In the records below, find the line that contains "setup_ws_ns = 0.0253" and the line that contains "cp-end-kind = flop", then retype exactly those two lines and every line between them.
▼
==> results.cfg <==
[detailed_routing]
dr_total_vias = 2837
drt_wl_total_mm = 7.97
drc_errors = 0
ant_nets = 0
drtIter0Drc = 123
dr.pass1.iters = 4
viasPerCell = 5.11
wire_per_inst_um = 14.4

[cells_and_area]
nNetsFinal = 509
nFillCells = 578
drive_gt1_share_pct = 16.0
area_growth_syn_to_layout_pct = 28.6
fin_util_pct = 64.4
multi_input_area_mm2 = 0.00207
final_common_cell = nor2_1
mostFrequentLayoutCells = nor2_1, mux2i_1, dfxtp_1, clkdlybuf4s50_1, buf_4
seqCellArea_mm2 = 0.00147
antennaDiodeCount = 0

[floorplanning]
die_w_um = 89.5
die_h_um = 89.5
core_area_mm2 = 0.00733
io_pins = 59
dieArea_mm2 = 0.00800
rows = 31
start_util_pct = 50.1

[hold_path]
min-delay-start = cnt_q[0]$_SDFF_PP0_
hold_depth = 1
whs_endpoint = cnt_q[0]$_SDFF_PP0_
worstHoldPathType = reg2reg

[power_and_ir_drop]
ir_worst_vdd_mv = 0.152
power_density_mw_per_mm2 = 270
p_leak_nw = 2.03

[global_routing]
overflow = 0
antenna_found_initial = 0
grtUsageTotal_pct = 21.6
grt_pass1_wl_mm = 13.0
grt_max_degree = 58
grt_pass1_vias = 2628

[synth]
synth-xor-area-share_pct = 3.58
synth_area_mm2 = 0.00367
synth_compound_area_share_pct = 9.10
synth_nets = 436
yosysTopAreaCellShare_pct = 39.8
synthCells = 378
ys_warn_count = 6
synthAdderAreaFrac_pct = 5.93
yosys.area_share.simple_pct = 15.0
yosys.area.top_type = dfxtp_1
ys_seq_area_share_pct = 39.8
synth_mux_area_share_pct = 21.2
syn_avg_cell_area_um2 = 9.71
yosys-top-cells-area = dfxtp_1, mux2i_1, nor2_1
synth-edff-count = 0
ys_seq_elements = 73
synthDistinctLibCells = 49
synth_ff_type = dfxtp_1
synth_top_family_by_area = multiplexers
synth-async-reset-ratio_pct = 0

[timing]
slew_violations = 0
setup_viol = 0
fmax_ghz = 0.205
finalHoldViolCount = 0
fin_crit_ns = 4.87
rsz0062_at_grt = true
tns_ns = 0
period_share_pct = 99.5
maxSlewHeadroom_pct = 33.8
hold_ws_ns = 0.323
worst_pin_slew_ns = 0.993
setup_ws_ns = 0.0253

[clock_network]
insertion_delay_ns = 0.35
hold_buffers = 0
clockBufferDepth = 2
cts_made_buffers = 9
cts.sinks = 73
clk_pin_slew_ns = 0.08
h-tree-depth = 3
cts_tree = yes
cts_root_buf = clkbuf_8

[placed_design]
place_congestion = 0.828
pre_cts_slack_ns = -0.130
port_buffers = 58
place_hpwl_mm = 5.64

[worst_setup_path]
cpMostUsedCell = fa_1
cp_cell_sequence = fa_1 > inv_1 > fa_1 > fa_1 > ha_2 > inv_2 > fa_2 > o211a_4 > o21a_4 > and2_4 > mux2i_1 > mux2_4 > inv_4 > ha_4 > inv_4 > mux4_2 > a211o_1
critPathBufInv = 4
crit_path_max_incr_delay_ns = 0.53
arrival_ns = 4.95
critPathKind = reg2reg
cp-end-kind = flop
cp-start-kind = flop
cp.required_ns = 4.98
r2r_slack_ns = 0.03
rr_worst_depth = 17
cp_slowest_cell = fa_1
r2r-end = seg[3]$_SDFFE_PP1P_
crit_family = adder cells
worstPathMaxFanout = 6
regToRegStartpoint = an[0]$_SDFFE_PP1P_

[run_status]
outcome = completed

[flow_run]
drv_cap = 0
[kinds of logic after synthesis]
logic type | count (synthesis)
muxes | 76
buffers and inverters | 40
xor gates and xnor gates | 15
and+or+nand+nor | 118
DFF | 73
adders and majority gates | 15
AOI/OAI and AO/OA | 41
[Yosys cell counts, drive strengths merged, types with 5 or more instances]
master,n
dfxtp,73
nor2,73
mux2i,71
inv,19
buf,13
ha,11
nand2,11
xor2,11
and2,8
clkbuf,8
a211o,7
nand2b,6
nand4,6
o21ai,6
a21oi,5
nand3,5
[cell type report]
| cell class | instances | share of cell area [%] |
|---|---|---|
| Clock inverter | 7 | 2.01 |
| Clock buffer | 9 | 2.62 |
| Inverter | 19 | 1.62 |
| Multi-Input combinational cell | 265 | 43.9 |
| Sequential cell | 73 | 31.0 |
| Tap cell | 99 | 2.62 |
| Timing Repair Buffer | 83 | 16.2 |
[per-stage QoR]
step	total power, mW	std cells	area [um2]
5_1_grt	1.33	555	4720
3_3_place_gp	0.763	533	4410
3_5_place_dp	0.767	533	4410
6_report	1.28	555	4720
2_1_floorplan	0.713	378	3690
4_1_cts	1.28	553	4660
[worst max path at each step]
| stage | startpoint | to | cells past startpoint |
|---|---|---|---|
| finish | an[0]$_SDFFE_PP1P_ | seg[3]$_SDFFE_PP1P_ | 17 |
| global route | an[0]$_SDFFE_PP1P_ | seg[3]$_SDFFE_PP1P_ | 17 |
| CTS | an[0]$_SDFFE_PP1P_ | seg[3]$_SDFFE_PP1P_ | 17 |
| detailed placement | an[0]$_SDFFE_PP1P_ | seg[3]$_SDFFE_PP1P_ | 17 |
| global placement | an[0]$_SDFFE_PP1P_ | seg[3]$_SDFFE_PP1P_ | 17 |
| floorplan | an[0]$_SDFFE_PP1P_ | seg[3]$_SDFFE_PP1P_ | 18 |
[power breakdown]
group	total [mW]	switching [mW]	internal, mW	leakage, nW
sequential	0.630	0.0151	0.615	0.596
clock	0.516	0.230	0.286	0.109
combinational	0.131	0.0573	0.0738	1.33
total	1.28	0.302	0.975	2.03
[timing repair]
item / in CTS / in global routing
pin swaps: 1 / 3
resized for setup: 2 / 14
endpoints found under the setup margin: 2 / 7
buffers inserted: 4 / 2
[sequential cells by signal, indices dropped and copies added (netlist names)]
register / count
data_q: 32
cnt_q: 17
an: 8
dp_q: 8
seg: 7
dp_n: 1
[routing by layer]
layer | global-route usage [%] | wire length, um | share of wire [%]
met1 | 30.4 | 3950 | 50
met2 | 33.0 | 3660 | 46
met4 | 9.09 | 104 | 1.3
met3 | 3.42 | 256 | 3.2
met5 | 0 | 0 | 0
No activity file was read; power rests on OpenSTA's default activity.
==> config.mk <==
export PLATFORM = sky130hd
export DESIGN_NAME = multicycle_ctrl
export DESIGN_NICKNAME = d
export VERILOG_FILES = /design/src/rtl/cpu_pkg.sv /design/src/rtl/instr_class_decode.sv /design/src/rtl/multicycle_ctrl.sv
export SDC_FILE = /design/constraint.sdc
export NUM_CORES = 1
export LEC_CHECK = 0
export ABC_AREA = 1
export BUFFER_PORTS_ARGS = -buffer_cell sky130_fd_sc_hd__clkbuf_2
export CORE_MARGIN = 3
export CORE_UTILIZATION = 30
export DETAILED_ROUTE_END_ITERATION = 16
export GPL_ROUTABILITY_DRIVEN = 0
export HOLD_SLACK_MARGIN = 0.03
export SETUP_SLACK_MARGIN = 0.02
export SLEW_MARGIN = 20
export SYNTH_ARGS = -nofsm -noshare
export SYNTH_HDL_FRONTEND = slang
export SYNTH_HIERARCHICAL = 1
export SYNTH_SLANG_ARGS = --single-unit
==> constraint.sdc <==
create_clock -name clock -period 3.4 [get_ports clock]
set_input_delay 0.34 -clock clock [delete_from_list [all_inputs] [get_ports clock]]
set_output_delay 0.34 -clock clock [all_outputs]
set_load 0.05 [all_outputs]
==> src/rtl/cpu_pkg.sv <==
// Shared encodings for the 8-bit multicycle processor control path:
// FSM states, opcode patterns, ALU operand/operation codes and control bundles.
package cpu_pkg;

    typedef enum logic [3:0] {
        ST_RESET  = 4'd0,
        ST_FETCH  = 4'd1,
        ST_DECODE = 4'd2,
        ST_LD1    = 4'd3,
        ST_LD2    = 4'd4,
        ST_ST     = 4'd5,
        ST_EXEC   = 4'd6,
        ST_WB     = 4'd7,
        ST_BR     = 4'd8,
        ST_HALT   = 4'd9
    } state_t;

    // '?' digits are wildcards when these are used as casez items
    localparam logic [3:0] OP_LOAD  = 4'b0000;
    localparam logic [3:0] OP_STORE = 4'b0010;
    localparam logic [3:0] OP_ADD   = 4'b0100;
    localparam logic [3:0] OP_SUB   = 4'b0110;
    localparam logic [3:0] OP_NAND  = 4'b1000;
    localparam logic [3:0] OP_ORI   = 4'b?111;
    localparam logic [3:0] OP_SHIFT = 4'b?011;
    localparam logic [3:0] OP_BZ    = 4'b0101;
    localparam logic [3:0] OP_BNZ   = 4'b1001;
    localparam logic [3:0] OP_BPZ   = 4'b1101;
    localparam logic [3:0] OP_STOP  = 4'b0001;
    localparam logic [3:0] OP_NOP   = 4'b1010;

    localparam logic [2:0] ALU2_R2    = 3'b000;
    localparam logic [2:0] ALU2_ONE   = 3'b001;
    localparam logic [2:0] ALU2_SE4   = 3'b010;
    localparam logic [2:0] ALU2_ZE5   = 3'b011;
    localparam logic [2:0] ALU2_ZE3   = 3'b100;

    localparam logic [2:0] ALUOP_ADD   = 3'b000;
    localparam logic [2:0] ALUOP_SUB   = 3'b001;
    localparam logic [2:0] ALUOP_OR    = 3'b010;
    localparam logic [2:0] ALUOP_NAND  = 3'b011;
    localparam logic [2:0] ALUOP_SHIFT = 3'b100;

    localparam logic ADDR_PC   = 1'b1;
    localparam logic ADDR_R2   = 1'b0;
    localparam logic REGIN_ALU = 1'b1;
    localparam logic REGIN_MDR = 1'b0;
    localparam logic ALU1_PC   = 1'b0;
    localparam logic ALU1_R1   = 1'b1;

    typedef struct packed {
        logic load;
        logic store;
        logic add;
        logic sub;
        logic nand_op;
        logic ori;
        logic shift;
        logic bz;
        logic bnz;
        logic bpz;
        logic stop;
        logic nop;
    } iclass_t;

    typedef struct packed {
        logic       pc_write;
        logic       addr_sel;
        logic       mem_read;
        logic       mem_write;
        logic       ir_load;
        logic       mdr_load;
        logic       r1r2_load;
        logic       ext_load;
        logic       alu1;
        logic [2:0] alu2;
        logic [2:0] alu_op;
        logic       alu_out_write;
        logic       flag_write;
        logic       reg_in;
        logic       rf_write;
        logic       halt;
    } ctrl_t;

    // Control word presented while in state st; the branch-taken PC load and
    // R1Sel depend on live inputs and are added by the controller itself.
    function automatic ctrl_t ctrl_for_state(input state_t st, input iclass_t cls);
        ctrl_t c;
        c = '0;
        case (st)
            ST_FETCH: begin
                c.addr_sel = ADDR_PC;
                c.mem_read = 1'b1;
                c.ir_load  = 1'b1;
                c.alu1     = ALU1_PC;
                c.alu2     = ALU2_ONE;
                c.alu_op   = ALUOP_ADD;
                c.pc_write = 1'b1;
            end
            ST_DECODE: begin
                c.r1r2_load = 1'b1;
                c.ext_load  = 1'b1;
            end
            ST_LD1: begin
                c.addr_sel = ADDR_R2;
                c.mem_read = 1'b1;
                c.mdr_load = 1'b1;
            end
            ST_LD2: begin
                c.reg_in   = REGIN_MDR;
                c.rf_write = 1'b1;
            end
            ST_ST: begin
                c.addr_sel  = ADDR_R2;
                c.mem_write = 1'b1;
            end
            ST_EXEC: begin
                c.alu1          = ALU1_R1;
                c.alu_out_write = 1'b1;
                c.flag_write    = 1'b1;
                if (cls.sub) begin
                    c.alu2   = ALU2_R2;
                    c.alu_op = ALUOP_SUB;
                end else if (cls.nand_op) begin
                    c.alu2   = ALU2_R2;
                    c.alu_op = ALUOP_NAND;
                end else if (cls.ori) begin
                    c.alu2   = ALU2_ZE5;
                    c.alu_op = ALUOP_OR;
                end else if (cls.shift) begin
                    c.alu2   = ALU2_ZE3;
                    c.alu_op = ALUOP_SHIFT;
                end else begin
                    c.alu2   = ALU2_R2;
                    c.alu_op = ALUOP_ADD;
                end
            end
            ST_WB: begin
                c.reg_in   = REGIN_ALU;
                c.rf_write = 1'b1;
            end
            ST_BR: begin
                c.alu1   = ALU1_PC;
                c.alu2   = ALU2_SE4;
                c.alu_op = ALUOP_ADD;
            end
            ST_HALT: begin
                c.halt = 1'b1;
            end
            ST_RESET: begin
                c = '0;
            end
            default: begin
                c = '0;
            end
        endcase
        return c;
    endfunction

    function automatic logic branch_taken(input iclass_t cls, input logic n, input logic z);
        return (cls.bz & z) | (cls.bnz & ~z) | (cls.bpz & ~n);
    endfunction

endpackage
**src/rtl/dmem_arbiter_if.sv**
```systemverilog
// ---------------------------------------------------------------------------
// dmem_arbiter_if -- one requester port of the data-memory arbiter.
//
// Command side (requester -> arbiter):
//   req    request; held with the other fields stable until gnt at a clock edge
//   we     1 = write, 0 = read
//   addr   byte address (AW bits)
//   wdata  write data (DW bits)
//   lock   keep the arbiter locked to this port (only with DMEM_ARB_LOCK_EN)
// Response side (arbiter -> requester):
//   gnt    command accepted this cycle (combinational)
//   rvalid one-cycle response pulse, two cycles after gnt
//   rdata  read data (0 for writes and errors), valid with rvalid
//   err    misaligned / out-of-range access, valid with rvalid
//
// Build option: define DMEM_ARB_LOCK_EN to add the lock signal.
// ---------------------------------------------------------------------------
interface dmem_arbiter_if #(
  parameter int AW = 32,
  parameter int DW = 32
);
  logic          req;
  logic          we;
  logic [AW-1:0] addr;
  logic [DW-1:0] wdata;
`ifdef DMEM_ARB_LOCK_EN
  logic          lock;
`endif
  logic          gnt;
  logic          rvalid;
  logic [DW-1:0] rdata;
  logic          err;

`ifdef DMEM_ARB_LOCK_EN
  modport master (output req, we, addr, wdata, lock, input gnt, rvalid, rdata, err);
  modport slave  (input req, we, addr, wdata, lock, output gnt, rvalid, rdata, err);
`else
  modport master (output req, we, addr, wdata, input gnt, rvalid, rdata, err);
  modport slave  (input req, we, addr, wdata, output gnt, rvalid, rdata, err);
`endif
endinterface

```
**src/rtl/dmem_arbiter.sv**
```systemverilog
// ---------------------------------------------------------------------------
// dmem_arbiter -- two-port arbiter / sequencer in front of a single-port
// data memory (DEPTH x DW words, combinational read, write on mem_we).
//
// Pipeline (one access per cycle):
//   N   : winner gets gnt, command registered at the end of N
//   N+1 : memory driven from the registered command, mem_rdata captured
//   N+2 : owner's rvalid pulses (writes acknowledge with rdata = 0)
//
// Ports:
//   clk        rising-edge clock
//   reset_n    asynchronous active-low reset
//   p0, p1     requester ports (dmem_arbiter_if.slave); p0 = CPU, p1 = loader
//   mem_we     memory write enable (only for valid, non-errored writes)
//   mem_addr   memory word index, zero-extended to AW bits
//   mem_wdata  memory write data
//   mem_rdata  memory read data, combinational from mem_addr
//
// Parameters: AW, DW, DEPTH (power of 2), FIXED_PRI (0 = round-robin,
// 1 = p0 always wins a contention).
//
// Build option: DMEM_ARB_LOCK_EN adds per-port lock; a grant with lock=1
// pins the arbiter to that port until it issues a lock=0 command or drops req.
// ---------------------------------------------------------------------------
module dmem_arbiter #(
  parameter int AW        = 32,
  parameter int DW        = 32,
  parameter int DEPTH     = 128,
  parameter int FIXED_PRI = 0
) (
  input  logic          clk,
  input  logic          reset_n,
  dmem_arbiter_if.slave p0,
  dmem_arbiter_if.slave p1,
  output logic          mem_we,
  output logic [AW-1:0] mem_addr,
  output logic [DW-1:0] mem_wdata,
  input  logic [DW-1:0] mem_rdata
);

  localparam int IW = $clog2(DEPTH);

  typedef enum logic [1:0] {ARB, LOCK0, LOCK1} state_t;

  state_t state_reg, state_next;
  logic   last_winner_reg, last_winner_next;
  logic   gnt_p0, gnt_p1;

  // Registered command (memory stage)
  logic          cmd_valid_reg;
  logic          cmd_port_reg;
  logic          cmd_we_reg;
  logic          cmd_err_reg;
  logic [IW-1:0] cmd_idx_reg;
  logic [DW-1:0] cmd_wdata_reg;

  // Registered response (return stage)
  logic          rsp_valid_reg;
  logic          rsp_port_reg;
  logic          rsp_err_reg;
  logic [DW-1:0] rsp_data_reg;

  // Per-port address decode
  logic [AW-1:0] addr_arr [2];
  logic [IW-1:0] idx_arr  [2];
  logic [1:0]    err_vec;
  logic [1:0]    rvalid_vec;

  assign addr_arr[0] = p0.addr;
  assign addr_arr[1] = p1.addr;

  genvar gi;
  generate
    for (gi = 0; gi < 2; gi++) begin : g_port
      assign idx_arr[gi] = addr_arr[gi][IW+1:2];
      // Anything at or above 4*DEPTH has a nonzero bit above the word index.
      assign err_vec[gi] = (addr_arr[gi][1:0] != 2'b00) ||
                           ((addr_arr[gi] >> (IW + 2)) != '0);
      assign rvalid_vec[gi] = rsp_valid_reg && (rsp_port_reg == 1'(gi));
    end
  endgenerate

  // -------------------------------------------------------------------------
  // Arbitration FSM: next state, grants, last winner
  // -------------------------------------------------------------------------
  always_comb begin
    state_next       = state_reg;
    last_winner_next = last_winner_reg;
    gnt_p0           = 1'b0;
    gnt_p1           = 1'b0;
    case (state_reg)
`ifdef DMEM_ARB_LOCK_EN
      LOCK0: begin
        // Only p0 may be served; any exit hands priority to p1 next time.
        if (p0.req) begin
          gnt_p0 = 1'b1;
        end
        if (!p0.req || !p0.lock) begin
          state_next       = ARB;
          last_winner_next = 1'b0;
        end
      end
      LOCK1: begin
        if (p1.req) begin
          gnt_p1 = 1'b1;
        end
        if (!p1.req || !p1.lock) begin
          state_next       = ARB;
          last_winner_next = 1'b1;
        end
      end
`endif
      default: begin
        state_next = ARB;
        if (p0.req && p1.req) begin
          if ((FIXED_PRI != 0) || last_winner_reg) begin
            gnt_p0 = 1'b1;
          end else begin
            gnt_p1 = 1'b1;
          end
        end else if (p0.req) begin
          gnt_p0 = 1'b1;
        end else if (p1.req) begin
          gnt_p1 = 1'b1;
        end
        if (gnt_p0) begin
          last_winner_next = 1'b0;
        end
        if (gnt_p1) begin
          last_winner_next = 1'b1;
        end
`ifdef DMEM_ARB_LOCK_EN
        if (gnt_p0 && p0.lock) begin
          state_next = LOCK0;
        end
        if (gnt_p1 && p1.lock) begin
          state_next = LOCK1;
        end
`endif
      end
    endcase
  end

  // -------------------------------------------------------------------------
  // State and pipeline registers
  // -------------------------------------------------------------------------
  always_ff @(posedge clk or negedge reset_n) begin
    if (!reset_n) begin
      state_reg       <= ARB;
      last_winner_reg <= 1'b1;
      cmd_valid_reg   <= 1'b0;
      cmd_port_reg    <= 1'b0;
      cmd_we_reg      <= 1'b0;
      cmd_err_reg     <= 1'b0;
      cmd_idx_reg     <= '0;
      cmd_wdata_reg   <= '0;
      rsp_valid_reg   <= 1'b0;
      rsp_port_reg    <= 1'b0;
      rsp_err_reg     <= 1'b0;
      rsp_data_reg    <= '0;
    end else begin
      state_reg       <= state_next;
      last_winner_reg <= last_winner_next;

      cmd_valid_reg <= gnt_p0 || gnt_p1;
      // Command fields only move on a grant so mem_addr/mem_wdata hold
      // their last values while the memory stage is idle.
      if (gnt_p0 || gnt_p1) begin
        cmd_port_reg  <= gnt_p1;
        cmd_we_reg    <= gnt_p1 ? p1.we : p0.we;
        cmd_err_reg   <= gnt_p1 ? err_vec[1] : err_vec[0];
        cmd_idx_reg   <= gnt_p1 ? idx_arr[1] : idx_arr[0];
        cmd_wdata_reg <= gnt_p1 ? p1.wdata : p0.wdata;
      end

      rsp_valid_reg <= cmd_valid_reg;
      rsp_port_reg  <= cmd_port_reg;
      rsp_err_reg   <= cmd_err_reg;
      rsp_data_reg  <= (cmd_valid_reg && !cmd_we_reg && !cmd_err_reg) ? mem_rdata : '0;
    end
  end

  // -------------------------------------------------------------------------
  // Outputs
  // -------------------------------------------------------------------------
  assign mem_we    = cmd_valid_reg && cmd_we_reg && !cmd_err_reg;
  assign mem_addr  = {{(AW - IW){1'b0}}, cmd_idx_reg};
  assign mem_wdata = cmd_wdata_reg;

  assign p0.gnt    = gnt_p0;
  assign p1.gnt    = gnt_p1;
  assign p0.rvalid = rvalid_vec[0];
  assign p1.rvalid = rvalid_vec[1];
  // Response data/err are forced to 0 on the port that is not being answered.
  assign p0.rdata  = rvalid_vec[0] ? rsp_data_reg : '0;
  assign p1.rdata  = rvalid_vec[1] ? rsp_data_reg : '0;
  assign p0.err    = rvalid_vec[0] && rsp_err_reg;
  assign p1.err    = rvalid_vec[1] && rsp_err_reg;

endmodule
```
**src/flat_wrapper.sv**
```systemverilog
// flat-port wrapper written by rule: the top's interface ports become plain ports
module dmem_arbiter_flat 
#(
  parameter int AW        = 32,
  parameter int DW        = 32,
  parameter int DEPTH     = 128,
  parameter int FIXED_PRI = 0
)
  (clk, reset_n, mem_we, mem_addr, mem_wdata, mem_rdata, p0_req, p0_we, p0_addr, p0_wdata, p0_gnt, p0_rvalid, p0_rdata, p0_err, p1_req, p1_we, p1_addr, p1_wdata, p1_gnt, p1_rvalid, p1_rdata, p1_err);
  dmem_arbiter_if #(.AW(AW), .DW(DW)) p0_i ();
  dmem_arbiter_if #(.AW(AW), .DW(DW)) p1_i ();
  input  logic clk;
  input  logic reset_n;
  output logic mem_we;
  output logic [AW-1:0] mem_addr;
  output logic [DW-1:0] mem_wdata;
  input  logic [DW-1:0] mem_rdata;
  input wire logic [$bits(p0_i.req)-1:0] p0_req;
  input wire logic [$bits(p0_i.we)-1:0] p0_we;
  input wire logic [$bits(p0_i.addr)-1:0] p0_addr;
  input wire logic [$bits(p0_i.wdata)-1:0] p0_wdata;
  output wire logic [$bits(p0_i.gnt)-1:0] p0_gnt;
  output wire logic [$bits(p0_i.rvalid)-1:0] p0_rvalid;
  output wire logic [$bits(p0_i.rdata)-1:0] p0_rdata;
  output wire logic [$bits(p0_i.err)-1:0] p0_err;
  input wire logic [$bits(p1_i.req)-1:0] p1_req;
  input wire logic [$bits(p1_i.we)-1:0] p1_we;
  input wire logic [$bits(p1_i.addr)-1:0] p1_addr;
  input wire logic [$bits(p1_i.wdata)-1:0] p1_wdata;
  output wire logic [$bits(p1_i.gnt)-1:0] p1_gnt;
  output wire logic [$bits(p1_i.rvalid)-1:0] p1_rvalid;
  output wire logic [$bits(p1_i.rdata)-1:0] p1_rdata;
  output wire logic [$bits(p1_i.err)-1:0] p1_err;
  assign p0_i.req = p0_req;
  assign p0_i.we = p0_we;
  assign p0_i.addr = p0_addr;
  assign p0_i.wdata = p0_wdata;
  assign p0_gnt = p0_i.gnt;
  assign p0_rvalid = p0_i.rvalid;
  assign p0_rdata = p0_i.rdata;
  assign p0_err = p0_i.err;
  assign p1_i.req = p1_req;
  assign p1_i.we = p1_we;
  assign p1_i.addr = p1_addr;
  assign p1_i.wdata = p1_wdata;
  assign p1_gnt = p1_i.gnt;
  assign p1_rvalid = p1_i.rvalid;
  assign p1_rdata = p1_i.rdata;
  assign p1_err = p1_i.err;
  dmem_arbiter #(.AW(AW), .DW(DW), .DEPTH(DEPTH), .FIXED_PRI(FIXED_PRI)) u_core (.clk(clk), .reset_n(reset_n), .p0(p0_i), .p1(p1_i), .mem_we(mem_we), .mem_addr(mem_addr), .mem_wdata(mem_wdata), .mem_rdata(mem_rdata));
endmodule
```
▲
## Exercise solution
setup_ws_ns = 0.0253

[clock_network]
insertion_delay_ns = 0.35
hold_buffers = 0
clockBufferDepth = 2
cts_made_buffers = 9
cts.sinks = 73
clk_pin_slew_ns = 0.08
h-tree-depth = 3
cts_tree = yes
cts_root_buf = clkbuf_8

[placed_design]
place_congestion = 0.828
pre_cts_slack_ns = -0.130
port_buffers = 58
place_hpwl_mm = 5.64

[worst_setup_path]
cpMostUsedCell = fa_1
cp_cell_sequence = fa_1 > inv_1 > fa_1 > fa_1 > ha_2 > inv_2 > fa_2 > o211a_4 > o21a_4 > and2_4 > mux2i_1 > mux2_4 > inv_4 > ha_4 > inv_4 > mux4_2 > a211o_1
critPathBufInv = 4
crit_path_max_incr_delay_ns = 0.53
arrival_ns = 4.95
critPathKind = reg2reg
cp-end-kind = flop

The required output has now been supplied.